Even though the gorges have become a "destination" for out-of-town jumpers, "there is no affiliation with Cornell and it just reinforces the misperception," he said.
John Draper, a psychologist and project director for the National Suicide Prevention Lifeline, said Cornell has no more suicides than any other university.
"When you commit suicide in public places, so many people bear witness to it and it becomes an explanation point that people live to remember," Draper said.
"It may give the impression that it happens more often, but suicide bridges happen more often at Cornell than at other schools," he said.
Therefore, the university must focus on the "means" and reduce access to bridges and suicide points.
"There is clear evidence that barriers and bars can reduce suicides," he said.
"People say that if you put bars, they will want to go kill themselves somewhere else, but that's a myth," he said.
Such efforts have been successful at bridges like the Viaduct in Toronto, Duke Ellington in Washington, D.C., Memorial Bridge in Augusta, Maine, and the suspension bridge in Bristol, England.
More Think Suicide Than Do It
Roughly 26,000 college students in the United States have thought about suicide at least once during their lifetime, according to a 2006 Web-based survey conducted by the National Research Consortium of Counseling Centers in Higher Education.
An estimated 15 percent had seriously considered an attempt and more than 5 percent had actually tried to commit suicide, the study found. The study suggested that at any college with 18,000 students, nearly 1,100 would think about an attempt.
But the number of students who actually carry out suicide is much lower.
One Substance Abuse and Mental Health Services Organization survey last year noted that more than 8 million Americans thought about suicide, but only about 900,000 actually tried.

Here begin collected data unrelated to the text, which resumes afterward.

`config.mk`:
```
export PLATFORM = sky130hd
export DESIGN_NAME = fp_comp_pipe
export DESIGN_NICKNAME = d
export VERILOG_FILES = /design/src/rtl/fp_comp_pkg.sv /design/src/rtl/fp_comp_core.sv /design/src/rtl/fp_comp_pipe.sv
export SDC_FILE = /design/constraint.sdc
export NUM_CORES = 1
export LEC_CHECK = 0
export CORE_MARGIN = 2
export CORE_UTILIZATION = 60
export CTS_BUF_LIST = sky130_fd_sc_hd__clkbuf_2
export CTS_CLUSTER_DIAMETER = 200
export DETAILED_ROUTE_END_ITERATION = 16
export DONT_BUFFER_PORTS = 1
export PLACE_DENSITY = 0.79
export SYNTH_ARGS = -nofsm -noshare
export SYNTH_HDL_FRONTEND = slang
export SYNTH_SLANG_ARGS = --single-unit
```
`constraint.sdc`:
```
create_clock -name clk -period 1.6 [get_ports clk]
set_clock_uncertainty 0.2 [all_clocks]
set_input_delay 0.24 -clock clk [delete_from_list [all_inputs] [get_ports clk]]
set_output_delay 0.24 -clock clk [all_outputs]
set_load 0.01 [all_outputs]
```
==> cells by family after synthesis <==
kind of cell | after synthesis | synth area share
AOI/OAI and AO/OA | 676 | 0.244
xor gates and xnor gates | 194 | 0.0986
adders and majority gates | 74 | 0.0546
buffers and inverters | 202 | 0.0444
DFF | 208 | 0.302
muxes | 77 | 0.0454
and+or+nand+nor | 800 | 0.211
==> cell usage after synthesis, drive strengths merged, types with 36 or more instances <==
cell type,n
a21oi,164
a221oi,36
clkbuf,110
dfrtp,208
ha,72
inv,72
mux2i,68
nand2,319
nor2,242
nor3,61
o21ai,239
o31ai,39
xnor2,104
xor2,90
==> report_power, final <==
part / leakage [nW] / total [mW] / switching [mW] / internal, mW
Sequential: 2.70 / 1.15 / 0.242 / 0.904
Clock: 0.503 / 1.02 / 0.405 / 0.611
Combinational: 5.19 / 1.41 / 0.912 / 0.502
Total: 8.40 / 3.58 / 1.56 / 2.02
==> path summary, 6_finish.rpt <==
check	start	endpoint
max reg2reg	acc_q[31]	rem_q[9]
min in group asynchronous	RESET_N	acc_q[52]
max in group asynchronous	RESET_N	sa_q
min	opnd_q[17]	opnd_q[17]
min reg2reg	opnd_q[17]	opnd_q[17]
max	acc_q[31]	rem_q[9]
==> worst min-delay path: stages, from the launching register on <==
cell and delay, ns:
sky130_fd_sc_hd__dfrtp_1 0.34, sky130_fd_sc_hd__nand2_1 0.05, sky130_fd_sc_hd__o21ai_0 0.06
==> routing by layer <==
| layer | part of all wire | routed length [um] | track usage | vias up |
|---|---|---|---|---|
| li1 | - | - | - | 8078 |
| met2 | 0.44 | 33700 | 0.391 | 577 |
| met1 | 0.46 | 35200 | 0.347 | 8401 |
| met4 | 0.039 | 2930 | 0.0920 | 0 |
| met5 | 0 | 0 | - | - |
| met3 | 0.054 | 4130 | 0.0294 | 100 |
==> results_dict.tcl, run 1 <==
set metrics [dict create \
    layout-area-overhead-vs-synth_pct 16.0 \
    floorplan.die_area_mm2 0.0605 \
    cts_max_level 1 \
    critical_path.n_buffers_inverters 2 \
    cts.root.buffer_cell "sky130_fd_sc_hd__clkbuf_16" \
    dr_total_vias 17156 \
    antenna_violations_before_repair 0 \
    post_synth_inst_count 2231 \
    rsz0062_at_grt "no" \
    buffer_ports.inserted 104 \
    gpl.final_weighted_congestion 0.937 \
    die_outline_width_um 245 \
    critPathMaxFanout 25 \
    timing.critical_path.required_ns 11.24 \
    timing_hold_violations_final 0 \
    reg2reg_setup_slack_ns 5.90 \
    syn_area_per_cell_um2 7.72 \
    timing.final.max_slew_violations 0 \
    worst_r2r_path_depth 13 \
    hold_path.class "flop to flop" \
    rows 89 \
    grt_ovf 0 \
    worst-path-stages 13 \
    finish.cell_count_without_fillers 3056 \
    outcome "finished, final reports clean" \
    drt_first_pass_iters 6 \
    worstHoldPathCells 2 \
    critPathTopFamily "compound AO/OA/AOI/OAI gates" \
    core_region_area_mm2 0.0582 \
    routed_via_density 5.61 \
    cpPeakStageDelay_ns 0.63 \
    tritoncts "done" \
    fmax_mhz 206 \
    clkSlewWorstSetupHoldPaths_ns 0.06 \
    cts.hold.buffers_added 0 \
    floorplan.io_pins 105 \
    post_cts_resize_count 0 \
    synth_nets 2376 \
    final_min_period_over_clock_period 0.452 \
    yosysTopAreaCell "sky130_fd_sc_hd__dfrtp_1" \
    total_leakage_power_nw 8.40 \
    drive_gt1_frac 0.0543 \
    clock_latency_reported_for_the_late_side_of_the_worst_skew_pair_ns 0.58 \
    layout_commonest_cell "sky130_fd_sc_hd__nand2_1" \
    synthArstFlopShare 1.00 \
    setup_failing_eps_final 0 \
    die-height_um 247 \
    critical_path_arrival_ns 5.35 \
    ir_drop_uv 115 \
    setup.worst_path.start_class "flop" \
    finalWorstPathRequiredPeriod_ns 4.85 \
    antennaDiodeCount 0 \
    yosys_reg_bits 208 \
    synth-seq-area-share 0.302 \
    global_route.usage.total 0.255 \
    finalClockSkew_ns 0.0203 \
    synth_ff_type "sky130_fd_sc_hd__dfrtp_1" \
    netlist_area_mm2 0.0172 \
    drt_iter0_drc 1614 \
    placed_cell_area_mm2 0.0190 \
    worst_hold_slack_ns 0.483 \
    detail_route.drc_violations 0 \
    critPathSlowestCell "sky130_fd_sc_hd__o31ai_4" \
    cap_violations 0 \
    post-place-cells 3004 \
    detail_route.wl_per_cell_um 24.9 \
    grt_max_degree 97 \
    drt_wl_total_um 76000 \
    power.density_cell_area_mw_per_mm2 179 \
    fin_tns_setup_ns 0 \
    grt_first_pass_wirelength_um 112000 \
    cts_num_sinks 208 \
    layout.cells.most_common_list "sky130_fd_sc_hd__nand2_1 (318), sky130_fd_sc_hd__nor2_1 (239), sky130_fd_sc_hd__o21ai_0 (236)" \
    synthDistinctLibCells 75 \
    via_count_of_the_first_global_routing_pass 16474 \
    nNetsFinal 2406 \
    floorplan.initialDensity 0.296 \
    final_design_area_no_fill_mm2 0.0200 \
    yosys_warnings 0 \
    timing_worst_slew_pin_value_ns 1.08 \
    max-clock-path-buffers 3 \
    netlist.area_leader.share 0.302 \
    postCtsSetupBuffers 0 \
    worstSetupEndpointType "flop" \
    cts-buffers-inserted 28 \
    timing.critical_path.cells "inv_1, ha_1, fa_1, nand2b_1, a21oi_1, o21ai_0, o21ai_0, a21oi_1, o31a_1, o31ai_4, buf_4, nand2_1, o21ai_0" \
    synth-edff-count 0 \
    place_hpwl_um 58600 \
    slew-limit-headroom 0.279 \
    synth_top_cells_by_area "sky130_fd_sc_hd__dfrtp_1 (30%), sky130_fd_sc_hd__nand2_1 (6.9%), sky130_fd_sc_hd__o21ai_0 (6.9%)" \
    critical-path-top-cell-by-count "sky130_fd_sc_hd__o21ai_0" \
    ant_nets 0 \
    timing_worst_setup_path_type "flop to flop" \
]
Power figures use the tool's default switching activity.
$ cat src/rtl/branch_ctrl.sv
// rtl/branch_ctrl.sv - conditional-branch strobe sequencer with taken/not-taken statistics
// Moore FSM: each state's strobes are registered so they are glitch-free on the shared bus.
module branch_ctrl #(
  parameter int CNT_W = 16
) (
  input  logic             clk,
  input  logic             clr_n,
  input  logic             start,
  input  logic             con_q,
  output logic             busy,
  output logic             gra,
  output logic             r_out,
  output logic             con_en,
  output logic             pc_out,
  output logic             y_in,
  output logic             c_out,
  output logic             alu_add,
  output logic             z_in,
  output logic             zlo_out,
  output logic             pc_in,
  output logic             done,
  output logic             taken,
  output logic [CNT_W-1:0] taken_cnt,
  output logic [CNT_W-1:0] ntaken_cnt
);

  typedef enum logic [2:0] {
    S_IDLE, S_RA, S_CON, S_PC, S_ADD, S_WB, S_FIN
  } state_t;

  typedef struct packed {
    logic busy;
    logic gra;
    logic r_out;
    logic con_en;
    logic pc_out;
    logic y_in;
    logic c_out;
    logic alu_add;
    logic z_in;
    logic zlo_out;
    logic pc_in;
    logic done;
  } strobe_t;

  state_t           state_q, state_d;
  strobe_t          strb_q, strb_d;
  logic             taken_q, taken_d;
  logic [CNT_W-1:0] taken_cnt_q, taken_cnt_d;
  logic [CNT_W-1:0] ntaken_cnt_q, ntaken_cnt_d;

  always_comb begin
    state_d = state_q;
    case (state_q)
      S_IDLE:  if (start) state_d = S_RA;
      S_RA:    state_d = S_CON;
      S_CON:   state_d = S_PC;
      S_PC:    state_d = S_ADD;
      S_ADD:   state_d = S_WB;
      S_WB:    state_d = S_FIN;
      S_FIN:   state_d = start ? S_RA : S_IDLE;
      default: state_d = S_IDLE;
    endcase

    // Strobes are decoded from the next state so they appear in the state's own cycle.
    strb_d = '0;
    case (state_d)
      S_RA: begin
        strb_d.busy  = 1'b1;
        strb_d.gra   = 1'b1;
        strb_d.r_out = 1'b1;
      end
      S_CON: begin
        strb_d.busy   = 1'b1;
        strb_d.gra    = 1'b1;
        strb_d.r_out  = 1'b1;
        strb_d.con_en = 1'b1;
      end
      S_PC: begin
        strb_d.busy   = 1'b1;
        strb_d.pc_out = 1'b1;
        strb_d.y_in   = 1'b1;
      end
      S_ADD: begin
        strb_d.busy    = 1'b1;
        strb_d.c_out   = 1'b1;
        strb_d.alu_add = 1'b1;
        strb_d.z_in    = 1'b1;
      end
      S_WB: begin
        strb_d.busy    = 1'b1;
        strb_d.zlo_out = 1'b1;
        strb_d.pc_in   = con_q;
      end
      S_FIN:   strb_d.done = 1'b1;
      default: strb_d = '0;
    endcase

    taken_d      = taken_q;
    taken_cnt_d  = taken_cnt_q;
    ntaken_cnt_d = ntaken_cnt_q;
    // Result of the write-back cycle is committed on the WB->FIN edge.
    if (state_q == S_WB) begin
      taken_d = strb_q.pc_in;
      if (strb_q.pc_in) taken_cnt_d = taken_cnt_q + CNT_W'(1);
      else              ntaken_cnt_d = ntaken_cnt_q + CNT_W'(1);
    end
  end

  always_ff @(posedge clk or negedge clr_n) begin
    if (!clr_n) begin
      state_q      <= S_IDLE;
      strb_q       <= '0;
      taken_q      <= 1'b0;
      taken_cnt_q  <= '0;
      ntaken_cnt_q <= '0;
    end else begin
      state_q      <= state_d;
      strb_q       <= strb_d;
      taken_q      <= taken_d;
      taken_cnt_q  <= taken_cnt_d;
      ntaken_cnt_q <= ntaken_cnt_d;
    end
  end

  assign busy       = strb_q.busy;
  assign gra        = strb_q.gra;
  assign r_out      = strb_q.r_out;
  assign con_en     = strb_q.con_en;
  assign pc_out     = strb_q.pc_out;
  assign y_in       = strb_q.y_in;
  assign c_out      = strb_q.c_out;
  assign alu_add    = strb_q.alu_add;
  assign z_in       = strb_q.z_in;
  assign zlo_out    = strb_q.zlo_out;
  assign pc_in      = strb_q.pc_in;
  assign done       = strb_q.done;
  assign taken      = taken_q;
  assign taken_cnt  = taken_cnt_q;
  assign ntaken_cnt = ntaken_cnt_q;

endmodule
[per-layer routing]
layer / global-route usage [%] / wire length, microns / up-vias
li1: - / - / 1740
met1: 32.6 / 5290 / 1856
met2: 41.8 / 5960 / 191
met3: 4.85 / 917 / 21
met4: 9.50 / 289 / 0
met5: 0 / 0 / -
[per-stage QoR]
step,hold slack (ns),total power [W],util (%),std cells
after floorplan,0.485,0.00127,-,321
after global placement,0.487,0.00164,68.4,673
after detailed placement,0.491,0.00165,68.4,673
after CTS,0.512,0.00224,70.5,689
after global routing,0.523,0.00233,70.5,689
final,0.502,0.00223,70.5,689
### src/rtl/fetch_pkg.sv
// Shared types and constants for the instruction fetch stage.
package fetch_pkg;

  localparam int LINE_BYTES = 8;  // bytes per instruction-memory line
  localparam int INST_BYTES = 4;  // bytes per instruction word

  typedef enum logic [2:0] {
    IDLE,
    REQ,
    WAIT,
    SPLIT_LO,
    SPLIT_HI,
    HALT
  } fetch_state_t;

  // One decoded-side FIFO entry: an instruction word and the PC it lives at.
  typedef struct packed {
    logic [63:0] pc;
    logic [31:0] word;
  } inst_entry_t;

  // Address of the memory line that contains pc.
  function automatic logic [63:0] line_base(input logic [63:0] pc);
    return pc & ~64'(LINE_BYTES - 1);
  endfunction

endpackage
$ cat config.mk
export PLATFORM = sky130hd
export DESIGN_NAME = obstacle_scroll_ctrl
export DESIGN_NICKNAME = d
export VERILOG_FILES = /design/src/rtl/segrun_pkg.sv /design/src/rtl/obstacle_lfsr_gen.sv /design/src/rtl/obstacle_scroll_ctrl.sv
export SDC_FILE = /design/constraint.sdc
export NUM_CORES = 1
export LEC_CHECK = 0
export ABC_CLOCK_PERIOD_IN_PS = 3430
export CAP_MARGIN = 20
export CORE_ASPECT_RATIO = 0.5
export CORE_UTILIZATION = 55
export DETAILED_ROUTE_END_ITERATION = 12
export PLACE_DENSITY = 0.74
export SYNTH_ARGS = -nofsm -noshare
export SYNTH_HDL_FRONTEND = slang
export SYNTH_SLANG_ARGS = --single-unit
$ cat constraint.sdc
create_clock -name Clk -period 3.43 [get_ports Clk]
set_input_delay 0.5145 -clock Clk [delete_from_list [all_inputs] [get_ports Clk]]
set_output_delay 0.5145 -clock Clk [all_outputs]
set_load 0.01 [all_outputs]
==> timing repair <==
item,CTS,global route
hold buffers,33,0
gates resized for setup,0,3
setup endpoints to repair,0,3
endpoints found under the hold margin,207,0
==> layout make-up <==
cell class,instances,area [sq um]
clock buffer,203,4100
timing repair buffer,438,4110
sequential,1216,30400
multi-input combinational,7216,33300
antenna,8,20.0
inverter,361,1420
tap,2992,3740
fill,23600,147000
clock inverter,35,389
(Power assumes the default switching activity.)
[src/rtl/amo_mem_arbiter.sv]
// amo_mem_arbiter
//   Round-robin arbiter sharing one amo_shim + SRAM bank between NumPorts requesters.
//   Blocks all grants during the shim's AMO commit cycle and tracks LR/SC reservation
//   ownership so a store-conditional from a non-owner fails locally without reaching memory.
//
// Ports
//   clk_i, rst_ni            clock, asynchronous active-low reset
//   req_i / gnt_o            per-port request (held until granted) / combinational grant
//   add_i, amo_i, wen_i,     per-port request fields (address, AMO opcode, write enable,
//   wdata_i, be_i            write data, byte enable)
//   rvalid_o / rdata_o       per-port response valid (one cycle after grant) / shared data
//   mem_*_o                  winner's request toward the shim
//   mem_gnt_i, mem_rdata_i   shim grant and read data
module amo_mem_arbiter #(
    parameter int unsigned NumPorts     = 3,
    parameter int unsigned AddrMemWidth = 32
) (
    input  logic                                     clk_i,
    input  logic                                     rst_ni,
    input  logic [NumPorts-1:0]                      req_i,
    output logic [NumPorts-1:0]                      gnt_o,
    input  logic [NumPorts-1:0][AddrMemWidth-1:0]    add_i,
    input  logic [NumPorts-1:0][3:0]                 amo_i,
    input  logic [NumPorts-1:0]                      wen_i,
    input  logic [NumPorts-1:0][63:0]                wdata_i,
    input  logic [NumPorts-1:0][7:0]                 be_i,
    output logic [NumPorts-1:0]                      rvalid_o,
    output logic [63:0]                              rdata_o,
    output logic                                     mem_req_o,
    output logic [AddrMemWidth-1:0]                  mem_add_o,
    output logic [3:0]                               mem_amo_o,
    output logic                                     mem_wen_o,
    output logic [63:0]                              mem_wdata_o,
    output logic [7:0]                               mem_be_o,
    input  logic                                     mem_gnt_i,
    input  logic [63:0]                              mem_rdata_i
);

    localparam int unsigned PrioW = $clog2(NumPorts);
    // One extra bit so prio + offset can be wrapped without overflow.
    localparam int unsigned CandW = PrioW + 1;

    localparam logic [3:0] AmoNone = 4'h0;
    localparam logic [3:0] AmoLr   = 4'hB;
    localparam logic [3:0] AmoSc   = 4'hC;

    typedef enum logic [0:0] {StIdle, StCommit} state_e;

    state_e                  state_q, state_d;
    logic [PrioW-1:0]        prio_q, prio_d;
    logic                    owner_valid_q, owner_valid_d;
    logic [PrioW-1:0]        owner_q, owner_d;
    logic [AddrMemWidth-1:0] resv_addr_q, resv_addr_d;
    logic                    rsp_valid_q, rsp_valid_d;
    logic [PrioW-1:0]        rsp_port_q, rsp_port_d;
    logic                    rsp_local_q, rsp_local_d;
    logic                    rsp_upper_q, rsp_upper_d;

    logic [CandW-1:0]        cand;
    logic [PrioW-1:0]        win_idx;
    logic                    any_req;
    logic [3:0]              win_amo;
    logic                    win_wen;
    logic [AddrMemWidth-1:0] win_add;
    logic                    is_lr, is_sc, is_rmw, is_store;
    logic                    win_owns;
    logic                    local_sc;
    logic                    idle;
    logic                    grant;

    // Round-robin scan starting at prio_q, wrapping modulo NumPorts.
    always_comb begin
        win_idx = prio_q;
        any_req = 1'b0;
        cand    = '0;
        for (int unsigned i = 0; i < NumPorts; i++) begin
            cand = {1'b0, prio_q} + CandW'(i);
            if (cand >= CandW'(NumPorts)) begin
                cand = cand - CandW'(NumPorts);
            end
            if (!any_req && req_i[cand[PrioW-1:0]]) begin
                any_req = 1'b1;
                win_idx = cand[PrioW-1:0];
            end
        end
    end

    assign win_amo  = amo_i[win_idx];
    assign win_wen  = wen_i[win_idx];
    assign win_add  = add_i[win_idx];

    assign is_lr    = (win_amo == AmoLr);
    assign is_sc    = (win_amo == AmoSc);
    assign is_rmw   = (win_amo != AmoNone) && !is_lr && !is_sc;
    assign is_store = win_wen && (win_amo == AmoNone);

    assign win_owns = owner_valid_q && (owner_q == win_idx);
    assign local_sc = is_sc && !win_owns;
    assign idle     = (state_q == StIdle);

    // A local SC is answered here, so it never needs the shim's grant.
    assign mem_req_o = any_req && idle && !local_sc;
    assign grant     = any_req && idle && (mem_gnt_i || local_sc);
    assign gnt_o     = grant ? (NumPorts'(1) << win_idx) : '0;

    assign mem_add_o   = win_add;
    assign mem_amo_o   = win_amo;
    assign mem_wen_o   = win_wen;
    assign mem_wdata_o = wdata_i[win_idx];
    assign mem_be_o    = be_i[win_idx];

    assign rvalid_o = rsp_valid_q ? (NumPorts'(1) << rsp_port_q) : '0;

    always_comb begin
        if (rsp_local_q) begin
            rdata_o = rsp_upper_q ? 64'h0000_0001_0000_0000 : 64'h0000_0000_0000_0001;
        end else begin
            rdata_o = mem_rdata_i;
        end
    end

    always_comb begin
        state_d       = state_q;
        prio_d        = prio_q;
        owner_valid_d = owner_valid_q;
        owner_d       = owner_q;
        resv_addr_d   = resv_addr_q;
        rsp_valid_d   = grant;
        rsp_port_d    = win_idx;
        rsp_local_d   = local_sc;
        rsp_upper_d   = be_i[win_idx][4];

        unique case (state_q)
            StIdle: begin
                if (grant && (win_amo != AmoNone) && !is_lr && !local_sc) begin
                    state_d = StCommit;
                end
            end
            StCommit: state_d = StIdle;
            default:  state_d = StIdle;
        endcase

        if (grant) begin
            if (win_idx == PrioW'(NumPorts - 1)) begin
                prio_d = '0;
            end else begin
                prio_d = win_idx + PrioW'(1);
            end

            if (is_lr) begin
                owner_valid_d = 1'b1;
                owner_d       = win_idx;
                resv_addr_d   = win_add;
            end else if (is_sc && win_owns) begin
                owner_valid_d = 1'b0;
            end else if ((is_store || is_rmw) && (owner_q != win_idx)
                         && (win_add == resv_addr_q)) begin
                // Another port wrote the reserved address: the reservation is lost.
                owner_valid_d = 1'b0;
            end
        end
    end

    always_ff @(posedge clk_i or negedge rst_ni) begin
        if (!rst_ni) begin
            state_q       <= StIdle;
            prio_q        <= '0;
            owner_valid_q <= 1'b0;
            owner_q       <= '0;
            resv_addr_q   <= '0;
            rsp_valid_q   <= 1'b0;
            rsp_port_q    <= '0;
            rsp_local_q   <= 1'b0;
            rsp_upper_q   <= 1'b0;
        end else begin
            state_q       <= state_d;
            prio_q        <= prio_d;
            owner_valid_q <= owner_valid_d;
            owner_q       <= owner_d;
            resv_addr_q   <= resv_addr_d;
            rsp_valid_q   <= rsp_valid_d;
            rsp_port_q    <= rsp_port_d;
            rsp_local_q   <= rsp_local_d;
            rsp_upper_q   <= rsp_upper_d;
        end
    end

endmodule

"Even people who to all eyes and ears seem hell-bent on suicide have an amazing degree of ambivalence to their core the moment they try to kill themselves," Draper said. "You see a number of people make highly lethal attempts, barely conscious, and when they are conscious, they say, 'Please save me.'"
Those who talk about suicide need "time, support and help when they are in this transient state," he said.
College students are particularly vulnerable, and Cornell is now taking a comprehensive look at its suicide prevention programs.
"One of the things we know about adolescents and young adults, is the decisions they make about things like suicide are often impulsive," Cornell's Marchell said. "That's why it's so important to prepare the community to recognze the signs."
Students, faculty and even parents have been engaged in discussions.
"People are stunned and deeply saddened, but at the same time, we've grown as community," he said. "The response to all of this, is that we are in this together."